Co z tego, że dzisiaj o 20 był wyjazd z Hogwartu i Miona nie mogła się pożegnać z przyjaciółmi. Punkt 20 zapukała do komnat Mistrza Eliksirów i nawet przez myśl jej nie przeszło, że zobaczy właśnie coś takiego. A zobaczyła wnętrze udekorowane świecami i płatkami róż oraz stół zastawiony dla dwóch osób. Na środku stał on, ale nie wyglądał jak on,ponieważ zamiast swych nauczycielskich szat,( które zawsze nosił) miał ... garnitur z białą !!! koszulą i czarny krawatem z bukietem róż w ręku. Nie mogła powstrzymać już łez. Severus w oka mgnieniu zmienił jej mundurek w piękna szafirową sukienkę.

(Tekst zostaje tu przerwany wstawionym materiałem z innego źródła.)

From an optimization exercise on the open Yosys and OpenROAD flow, aimed at small area and few clock cycles per item; shortcuts taken in it are not production practice.
In this exercise RTL edits were held to simulation tests only and were not proved equivalent to the original.
Power figures rest on the tool's default switching activity, not on a simulated workload.

## threshold_outer_boundary_marker
module threshold_outer_boundary_marker (
  input  wire logic clk,
  input  wire logic rst_n,
  input  wire logic                           in_valid,
  output logic                                in_ready,
  input  wire logic [tobm_pkg::CH_W-1:0]      in_red,
  input  wire logic [tobm_pkg::CH_W-1:0]      in_green,
  input  wire logic [tobm_pkg::CH_W-1:0]      in_blue,
  input  wire logic                           in_flush,
  output logic                                out_valid,
  input  wire logic                           out_ready,
  output logic                                out_edge,
  output logic [tobm_pkg::COLUMN_W-1:0]       out_column,
  output logic                                out_frame_end,
  input  wire logic                           cfg_valid,
  output logic                                cfg_ready,
  input  wire logic [tobm_pkg::CFG_IDX_W-1:0]  cfg_index,
  input  wire logic [tobm_pkg::CFG_DATA_W-1:0] cfg_data
);
  logic [THRESH_W-1:0] sum_threshold;
  logic [COL_W-1:0]    last_col;
  logic [SUM_W-1:0]    sum;
  logic                cur;
  logic                in_acc;
  logic                step;
  logic                produce;
  logic                adv;
  logic                edge_nxt;
  logic [COL_W-1:0]    cnt_r;
  logic [ROWS_W-1:0]   rows_r;
  logic                left_r;
  logic                pend_a_r;
  logic                pend_u_r;
  logic [2:0]          head;
  logic [2:0]          next;
  logic [2:0]          x_in;
  logic                odd;
  logic                cen_a;
  logic                cen_u;
  logic                right_fg;
  logic                new_u;
  logic                ea;
  logic                eu;
  logic                oa;
  logic                ou;
  logic                a0;
  logic                a1;
  logic                u0;
  logic                u1;
  logic                first;
  logic                last;
  logic                top;
  logic                rows_valid;
  logic                out_valid_r;
  logic                out_edge_r;
  tobm_cfg_regs u_cfg_regs (
    .clk           (clk),
    .rst_n         (rst_n),
    .cfg_valid     (cfg_valid),
    .cfg_ready     (cfg_ready),
    .cfg_index     (cfg_index),
    .cfg_data      (cfg_data),
    .sum_threshold (sum_threshold),
    .last_col      (last_col)
  ...
For scale: roughly 1600 flip-flops, roughly 58 I/O pins, about 0.039 mm^2 of cells after synthesis.
export LEC_CHECK = 0
export ABC_AREA = 1
export CAP_MARGIN = 35
export CORE_MARGIN = 2
export CORE_UTILIZATION = 65
export CTS_BUF_LIST = sky130_fd_sc_hd__clkbuf_16
export CTS_CLUSTER_DIAMETER = 60
export CTS_CLUSTER_SIZE = 30
export PLACE_DENSITY = 0.8
export SLEW_MARGIN = 45
create_clock -name core_clock -period 8.0 [get_ports {clk}]
run.sh (not shown) runs the stock make flow with config.mk's settings and CLKGATE_MAP_FILE= SYNTH_SCRIPT=/design/flow/synth_recipe.tcl, a recipe that flattens the netlist after the stock synthesis.
The baseline completed without violations.
Testbench counts at the start, summed over its fixed seeds: cycles 70,032, pixels 70,024.
Then changed:
==> flow/flow/run.sh (new file) <==
#!/bin/bash
# The standard layout (the standard.sh: ORFS synthesis to finish, same
# settings), except that the port buffers are the smallest buffer cell,
# buf_1, instead of the cell ORFS picks. Every port still gets its buffer.
set -euo pipefail
bash standard.sh 'BUFFER_PORTS_ARGS=-buffer_cell sky130_fd_sc_hd__buf_1' finish > standard.log 2>&1
==> flow/standard.sh (new file) <==
#!/bin/bash
# synth_recipe.tcl (not shown) runs the flow's synth.tcl, then flattens the netlist and writes it again
# the make line also repeats each setting of config.mk as NAME=value (left out here)
make -C /OpenROAD-flow-scripts/flow DESIGN_CONFIG=/design/flow/config.mk WORK_HOME=/design/flow/orfs CLKGATE_MAP_FILE= SYNTH_SCRIPT=/design/flow/synth_recipe.tcl "${@:-finish}"
ABC_AREA = not set   (was 1)
CTS_BUF_LIST = sky130_fd_sc_hd__clkbuf_8   (was sky130_fd_sc_hd__clkbuf_16)
CTS_CLUSTER_DIAMETER = 50   (was 60)
CTS_CLUSTER_SIZE = 16   (was 30)
removed: flow/run.sh
Effect:
- power decreases by 13%
- via count barely changes
- worst setup slack is better by 1300 ps
Then changed:
ABC_AREA = 1   (was not set)
Outcome:
- sequential share of layout area goes up by 0.34 points
- utilization is about the same
- worst hold slack barely changes
- worst setup slack got worse by 780 ps
- wire length goes down by 1.3%
- power goes up by 13%
- register-to-register slack improved by 350 ps
- die area goes down by 0.78%
- final cell count goes up by 2.6%
Then changed:
==> flow/run.sh (new file) <==
#!/bin/bash
# synth_recipe.tcl (not shown) runs the flow's synth.tcl, then flattens the netlist and writes it again
# the make line also repeats each setting of config.mk as NAME=value (left out here)
make -C /OpenROAD-flow-scripts/flow DESIGN_CONFIG=/design/flow/config.mk WORK_HOME=/design/flow/orfs CLKGATE_MAP_FILE= SYNTH_SCRIPT=/design/flow/synth_recipe.tcl finish
ABC_AREA = not set   (was 1)
CORE_UTILIZATION = 70   (was 65)
CTS_CLUSTER_DIAMETER = 40   (was 50)
CTS_CLUSTER_SIZE = 20   (was 16)
PLACE_DENSITY = 0.85   (was 0.8)
removed: flow/flow/run.sh
removed: flow/standard.sh
=> Final cell count falls by 1.1%. Die area went down by 6.3%. Utilization increases by 7.6 points. Worst hold slack is worse by 12 ps. First-iteration DRC count fell by about 14%.
Then changed:
ABC_AREA = 1   (was not set)
CORE_UTILIZATION = 65   (was 70)
CTS_CLUSTER_DIAMETER = 50   (was 40)
CTS_CLUSTER_SIZE = 16   (was 20)
PLACE_DENSITY = 0.8   (was 0.85)
Effect:
- The changed run completed without violations
- setup slack gets worse by 580 ps
- routed wire length went down by about a fifth
- hold slack gets better by 18 ps
- cell area drops by a few percent
- clock-buffer cell count fell by 15
- die area grows by a few percent
- power increases by a few percent
- synthesized area falls slightly
- sequential power rises by about a fifth
- final cell count went up slightly

re-timing with driven ports:
Ports are ideal in the flow. The routed layouts listed here were re-timed in OpenROAD.
Step 1, drivers: a clkbuf_16 drives clk and a buf_2 each remaining input, both assumed.
Step 2 adds t to the input delays and takes it off the output delays; t is the mean of the earliest and latest rising clock arrival at the registers after step 1. Input paths then give back, and output paths get back, about the clock's delay inside the block.
Slacks: ideal / step 1 / step 2; pairs: ideal / step 1.
| run | shift t [ns] | setup slack, ns | worst slew at a driven data input, ns |
|---|---|---|---|
| the first run | 0.682 | 1.925 / 1.955 / 1.273 | 0.05 |
| the second run | 0.804 | 3.189 / 3.209 / 2.418 | 0.07 |
| the third run | 0.784 | 2.410 / 2.447 / 1.663 | 0.09 |
| the fourth run | 0.792 | 2.597 / 2.604 / 1.831 | 0.06 |
| the fifth run | 0.786 | 2.022 / 2.049 / 1.263 | 0.06 |
After both steps setup and hold are still met in every run listed. For the second run, which loses most, drivers alone change the setup slack by +0.020 ns; drivers and shift together by -0.771 ns.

Zaczęli jeść kolacje i zaczęli rozmawiać o zwykłych, codziennych sprawach oraz o sytuacji z dzisiejszej lekcji z której oczywiście się śmiali. Po pewnym czasie Severus poprosił Hermione do tańca, podczas którego jak się później okazało poprosił ją o rękę, choć w bardzo nietypowy sposób, choć dla niego był to bardzo oczywisty przekaz, ponieważ powiedział, że gdy będzie już panią Snape to częściej będą urządzać takie wieczory. Hermina mimo, że jest uważana na najmądrzejszą czarownice od czasów Roveny Ravenclov to przez chwilę i tak musiała pomyśleć co to miało oznaczać lecz gdy Severus uklęknął przed nią z rodowym pierścionkiem wszystkie wątpliwości zniknęły i od razu rzuciła mu się w ramiona krzycząc TAK!!!
Koniec retrospekcji
Nim się Hermiona spostrzegła była już 8:30 wiec za jakąś chwilę dziewczynki będą się budzić. Po całej nocy rozmyślań zdecydowała, że powie córkom prawdę o nich i ich ojcu. Wzięła pudło z pamiątkami i zaniosła do salonu i je rozłożyła. Zaczęła przygotowywać śniadanie, ponieważ szły dzisiaj do magicznej dzielnicy kupić wszystko do szkoły. Po śniadaniu bliźniaczki chciały pobiec na górę i się ubrać lecz Hermiona je zatrzymała, ponieważ muszą porozmawiać. Oczywiście były niezadowolone. Hermiona powiedziała wprost: „ Ja również jestem czarownicą jak wy dwie i dzięki magii poznałam waszego ojca". Dziewczyny aż ze zdziwienia otworzyły usta i mrugały z niedowierzania. Choć odkąd dostały listy dowiedziały się już dużo o magii z książek to tego się nie spodziewały. Opowiedziała im całą jej historię od dostania listu, aż do dnia Bitwy o Hogwart. Ale dziewczynki nie wiedziały jednego. A na koniec historii Hermiona dodała : „ Moje prawdziwe nazwisko brzmi Hermiona Jean Granger".